Your goal: Once the data has been read, print it back in full, exactly.
----------------------------------------
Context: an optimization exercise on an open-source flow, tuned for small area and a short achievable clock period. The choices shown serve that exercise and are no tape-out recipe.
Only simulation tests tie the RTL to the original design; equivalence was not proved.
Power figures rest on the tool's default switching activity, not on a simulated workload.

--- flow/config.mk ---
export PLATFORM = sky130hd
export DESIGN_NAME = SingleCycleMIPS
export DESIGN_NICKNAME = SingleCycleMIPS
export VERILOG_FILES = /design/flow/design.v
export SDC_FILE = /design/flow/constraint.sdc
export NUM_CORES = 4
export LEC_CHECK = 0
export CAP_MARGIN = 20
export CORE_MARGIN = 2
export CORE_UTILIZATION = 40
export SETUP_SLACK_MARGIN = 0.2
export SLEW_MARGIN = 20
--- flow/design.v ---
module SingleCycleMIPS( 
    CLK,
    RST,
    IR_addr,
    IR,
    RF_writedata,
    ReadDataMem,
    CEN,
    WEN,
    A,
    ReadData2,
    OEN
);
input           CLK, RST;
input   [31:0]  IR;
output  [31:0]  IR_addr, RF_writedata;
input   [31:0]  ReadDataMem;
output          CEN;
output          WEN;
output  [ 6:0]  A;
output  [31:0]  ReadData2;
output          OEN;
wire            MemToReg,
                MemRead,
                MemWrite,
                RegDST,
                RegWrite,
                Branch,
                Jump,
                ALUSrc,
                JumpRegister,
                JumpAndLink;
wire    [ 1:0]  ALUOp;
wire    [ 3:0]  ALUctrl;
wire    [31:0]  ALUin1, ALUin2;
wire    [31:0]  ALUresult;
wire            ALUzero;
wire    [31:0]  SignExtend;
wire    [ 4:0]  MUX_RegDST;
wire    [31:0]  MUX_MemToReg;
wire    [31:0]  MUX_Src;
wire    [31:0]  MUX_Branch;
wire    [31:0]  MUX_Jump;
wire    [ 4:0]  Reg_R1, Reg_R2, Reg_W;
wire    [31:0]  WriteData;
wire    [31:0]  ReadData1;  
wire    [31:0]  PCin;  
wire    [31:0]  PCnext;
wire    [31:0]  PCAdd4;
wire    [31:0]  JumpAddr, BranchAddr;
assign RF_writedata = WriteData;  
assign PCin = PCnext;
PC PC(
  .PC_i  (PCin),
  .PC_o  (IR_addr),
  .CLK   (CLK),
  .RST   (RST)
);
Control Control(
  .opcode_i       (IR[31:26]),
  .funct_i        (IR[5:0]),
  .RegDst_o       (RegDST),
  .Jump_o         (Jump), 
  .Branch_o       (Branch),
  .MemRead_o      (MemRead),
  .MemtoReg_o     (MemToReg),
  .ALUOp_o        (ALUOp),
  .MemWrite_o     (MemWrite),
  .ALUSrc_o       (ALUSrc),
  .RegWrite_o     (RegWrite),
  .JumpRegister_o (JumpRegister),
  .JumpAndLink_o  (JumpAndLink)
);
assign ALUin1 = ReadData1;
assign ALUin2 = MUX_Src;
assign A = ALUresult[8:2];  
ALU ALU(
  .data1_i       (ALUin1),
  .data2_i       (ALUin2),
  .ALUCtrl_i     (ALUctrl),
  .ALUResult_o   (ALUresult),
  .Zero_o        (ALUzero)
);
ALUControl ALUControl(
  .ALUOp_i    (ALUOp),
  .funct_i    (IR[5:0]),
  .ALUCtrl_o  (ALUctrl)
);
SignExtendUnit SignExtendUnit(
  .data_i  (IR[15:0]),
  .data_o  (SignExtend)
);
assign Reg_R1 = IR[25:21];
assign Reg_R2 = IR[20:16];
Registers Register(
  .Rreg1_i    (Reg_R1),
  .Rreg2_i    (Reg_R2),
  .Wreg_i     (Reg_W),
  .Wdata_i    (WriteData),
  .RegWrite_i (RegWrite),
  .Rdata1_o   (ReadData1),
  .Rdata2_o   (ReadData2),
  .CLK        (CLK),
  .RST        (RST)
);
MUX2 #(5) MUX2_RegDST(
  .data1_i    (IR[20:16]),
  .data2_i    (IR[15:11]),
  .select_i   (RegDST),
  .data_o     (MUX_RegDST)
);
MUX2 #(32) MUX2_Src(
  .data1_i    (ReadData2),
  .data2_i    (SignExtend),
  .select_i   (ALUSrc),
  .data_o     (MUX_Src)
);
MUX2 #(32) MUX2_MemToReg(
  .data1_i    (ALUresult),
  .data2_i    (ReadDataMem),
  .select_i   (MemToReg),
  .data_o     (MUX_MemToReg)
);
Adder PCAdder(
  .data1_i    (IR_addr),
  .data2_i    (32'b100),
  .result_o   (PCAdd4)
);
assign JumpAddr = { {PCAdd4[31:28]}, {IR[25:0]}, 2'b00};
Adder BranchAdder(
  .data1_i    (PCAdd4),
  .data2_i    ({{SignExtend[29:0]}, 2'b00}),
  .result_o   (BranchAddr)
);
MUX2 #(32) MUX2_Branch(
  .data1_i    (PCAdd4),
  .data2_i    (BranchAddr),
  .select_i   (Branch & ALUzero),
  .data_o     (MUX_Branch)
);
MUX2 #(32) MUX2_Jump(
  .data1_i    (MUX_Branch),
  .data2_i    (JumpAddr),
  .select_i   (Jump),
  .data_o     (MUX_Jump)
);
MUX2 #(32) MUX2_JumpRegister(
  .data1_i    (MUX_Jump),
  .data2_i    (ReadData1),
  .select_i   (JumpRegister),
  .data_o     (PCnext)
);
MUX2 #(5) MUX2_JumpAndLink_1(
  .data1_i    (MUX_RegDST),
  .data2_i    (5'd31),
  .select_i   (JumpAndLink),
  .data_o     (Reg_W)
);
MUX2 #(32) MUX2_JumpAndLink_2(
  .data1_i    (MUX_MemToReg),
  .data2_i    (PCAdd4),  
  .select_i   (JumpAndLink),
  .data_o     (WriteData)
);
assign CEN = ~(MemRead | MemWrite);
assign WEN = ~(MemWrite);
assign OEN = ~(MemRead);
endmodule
----------------------------------------
Solution:
Context: an optimization exercise on an open-source flow, tuned for small area and a short achievable clock period. The choices shown serve that exercise and are no tape-out recipe.
Only simulation tests tie the RTL to the original design; equivalence was not proved.
Power figures rest on the tool's default switching activity, not on a simulated workload.

--- flow/config.mk ---
export PLATFORM = sky130hd
export DESIGN_NAME = SingleCycleMIPS
export DESIGN_NICKNAME = SingleCycleMIPS
export VERILOG_FILES = /design/flow/design.v
export SDC_FILE = /design/flow/constraint.sdc
export NUM_CORES = 4
export LEC_CHECK = 0
export CAP_MARGIN = 20
export CORE_MARGIN = 2
export CORE_UTILIZATION = 40
export SETUP_SLACK_MARGIN = 0.2
export SLEW_MARGIN = 20
--- flow/design.v ---
module SingleCycleMIPS( 
    CLK,
    RST,
    IR_addr,
    IR,
    RF_writedata,
    ReadDataMem,
    CEN,
    WEN,
    A,
    ReadData2,
    OEN
);
input           CLK, RST;
input   [31:0]  IR;
output  [31:0]  IR_addr, RF_writedata;
input   [31:0]  ReadDataMem;
output          CEN;
output          WEN;
output  [ 6:0]  A;
output  [31:0]  ReadData2;
output          OEN;
wire            MemToReg,
                MemRead,
                MemWrite,
                RegDST,
                RegWrite,
                Branch,
                Jump,
                ALUSrc,
                JumpRegister,
                JumpAndLink;
wire    [ 1:0]  ALUOp;
wire    [ 3:0]  ALUctrl;
wire    [31:0]  ALUin1, ALUin2;
wire    [31:0]  ALUresult;
wire            ALUzero;
wire    [31:0]  SignExtend;
wire    [ 4:0]  MUX_RegDST;
wire    [31:0]  MUX_MemToReg;
wire    [31:0]  MUX_Src;
wire    [31:0]  MUX_Branch;
wire    [31:0]  MUX_Jump;
wire    [ 4:0]  Reg_R1, Reg_R2, Reg_W;
wire    [31:0]  WriteData;
wire    [31:0]  ReadData1;  
wire    [31:0]  PCin;  
wire    [31:0]  PCnext;
wire    [31:0]  PCAdd4;
wire    [31:0]  JumpAddr, BranchAddr;
assign RF_writedata = WriteData;  
assign PCin = PCnext;
PC PC(
  .PC_i  (PCin),
  .PC_o  (IR_addr),
  .CLK   (CLK),
  .RST   (RST)
);
Control Control(
  .opcode_i       (IR[31:26]),
  .funct_i        (IR[5:0]),
  .RegDst_o       (RegDST),
  .Jump_o         (Jump), 
  .Branch_o       (Branch),
  .MemRead_o      (MemRead),
  .MemtoReg_o     (MemToReg),
  .ALUOp_o        (ALUOp),
  .MemWrite_o     (MemWrite),
  .ALUSrc_o       (ALUSrc),
  .RegWrite_o     (RegWrite),
  .JumpRegister_o (JumpRegister),
  .JumpAndLink_o  (JumpAndLink)
);
assign ALUin1 = ReadData1;
assign ALUin2 = MUX_Src;
assign A = ALUresult[8:2];  
ALU ALU(
  .data1_i       (ALUin1),
  .data2_i       (ALUin2),
  .ALUCtrl_i     (ALUctrl),
  .ALUResult_o   (ALUresult),
  .Zero_o        (ALUzero)
);
ALUControl ALUControl(
  .ALUOp_i    (ALUOp),
  .funct_i    (IR[5:0]),
  .ALUCtrl_o  (ALUctrl)
);
SignExtendUnit SignExtendUnit(
  .data_i  (IR[15:0]),
  .data_o  (SignExtend)
);
assign Reg_R1 = IR[25:21];
assign Reg_R2 = IR[20:16];
Registers Register(
  .Rreg1_i    (Reg_R1),
  .Rreg2_i    (Reg_R2),
  .Wreg_i     (Reg_W),
  .Wdata_i    (WriteData),
  .RegWrite_i (RegWrite),
  .Rdata1_o   (ReadData1),
  .Rdata2_o   (ReadData2),
  .CLK        (CLK),
  .RST        (RST)
);
MUX2 #(5) MUX2_RegDST(
  .data1_i    (IR[20:16]),
  .data2_i    (IR[15:11]),
  .select_i   (RegDST),
  .data_o     (MUX_RegDST)
);
MUX2 #(32) MUX2_Src(
  .data1_i    (ReadData2),
  .data2_i    (SignExtend),
  .select_i   (ALUSrc),
  .data_o     (MUX_Src)
);
MUX2 #(32) MUX2_MemToReg(
  .data1_i    (ALUresult),
  .data2_i    (ReadDataMem),
  .select_i   (MemToReg),
  .data_o     (MUX_MemToReg)
);
Adder PCAdder(
  .data1_i    (IR_addr),
  .data2_i    (32'b100),
  .result_o   (PCAdd4)
);
assign JumpAddr = { {PCAdd4[31:28]}, {IR[25:0]}, 2'b00};
Adder BranchAdder(
  .data1_i    (PCAdd4),
  .data2_i    ({{SignExtend[29:0]}, 2'b00}),
  .result_o   (BranchAddr)
);
MUX2 #(32) MUX2_Branch(
  .data1_i    (PCAdd4),
  .data2_i    (BranchAddr),
  .select_i   (Branch & ALUzero),
  .data_o     (MUX_Branch)
);
MUX2 #(32) MUX2_Jump(
  .data1_i    (MUX_Branch),
  .data2_i    (JumpAddr),
  .select_i   (Jump),
  .data_o     (MUX_Jump)
);
MUX2 #(32) MUX2_JumpRegister(
  .data1_i    (MUX_Jump),
  .data2_i    (ReadData1),
  .select_i   (JumpRegister),
  .data_o     (PCnext)
);
MUX2 #(5) MUX2_JumpAndLink_1(
  .data1_i    (MUX_RegDST),
  .data2_i    (5'd31),
  .select_i   (JumpAndLink),
  .data_o     (Reg_W)
);
MUX2 #(32) MUX2_JumpAndLink_2(
  .data1_i    (MUX_MemToReg),
  .data2_i    (PCAdd4),  
  .select_i   (JumpAndLink),
  .data_o     (WriteData)
);
assign CEN = ~(MemRead | MemWrite);
assign WEN = ~(MemWrite);
assign OEN = ~(MemRead);
endmodule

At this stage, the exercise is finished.